**REQUIREMENT:**
Look below for the line with "export CAP_MARGIN = 0", and from there restate every line word for word until the entries end.

**DATA SUPPLIED:**

[config.mk]
export PLATFORM = sky130hd
export DESIGN_NAME = xor_keystream_gen
export DESIGN_NICKNAME = d
export VERILOG_FILES = /design/src/rtl/xor_cipher_pkg.sv /design/src/rtl/xor_heartbeat.sv /design/src/rtl/xor_keystream_gen.sv
export SDC_FILE = /design/constraint.sdc
export NUM_CORES = 1
export LEC_CHECK = 0
export CAP_MARGIN = 0
export CORE_AREA = 2 2 86 55
export CTS_CLUSTER_SIZE = 14
export DETAILED_ROUTE_END_ITERATION = 7
export DIE_AREA = 0 0 88 57
export PLACE_DENSITY = 0.67
export SYNTH_ARGS = -nofsm -noshare
export SYNTH_HDL_FRONTEND = slang
export SYNTH_HIERARCHICAL = 1
export SYNTH_SLANG_ARGS = --single-unit
[constraint.sdc]
create_clock -name clk -period 2.05 [get_ports clk]
set_clock_uncertainty 0.1 [all_clocks]
set_input_delay 0.41 -clock clk [delete_from_list [all_inputs] [get_ports clk]]
set_output_delay 0.41 -clock clk [all_outputs]
set_load 0.05 [all_outputs]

**WRITTEN RESPONSE:**
export CAP_MARGIN = 0
export CORE_AREA = 2 2 86 55
export CTS_CLUSTER_SIZE = 14
export DETAILED_ROUTE_END_ITERATION = 7
export DIE_AREA = 0 0 88 57
export PLACE_DENSITY = 0.67
export SYNTH_ARGS = -nofsm -noshare
export SYNTH_HDL_FRONTEND = slang
export SYNTH_HIERARCHICAL = 1
export SYNTH_SLANG_ARGS = --single-unit
[constraint.sdc]
create_clock -name clk -period 2.05 [get_ports clk]
set_clock_uncertainty 0.1 [all_clocks]
set_input_delay 0.41 -clock clk [delete_from_list [all_inputs] [get_ports clk]]
set_output_delay 0.41 -clock clk [all_outputs]
set_load 0.05 [all_outputs]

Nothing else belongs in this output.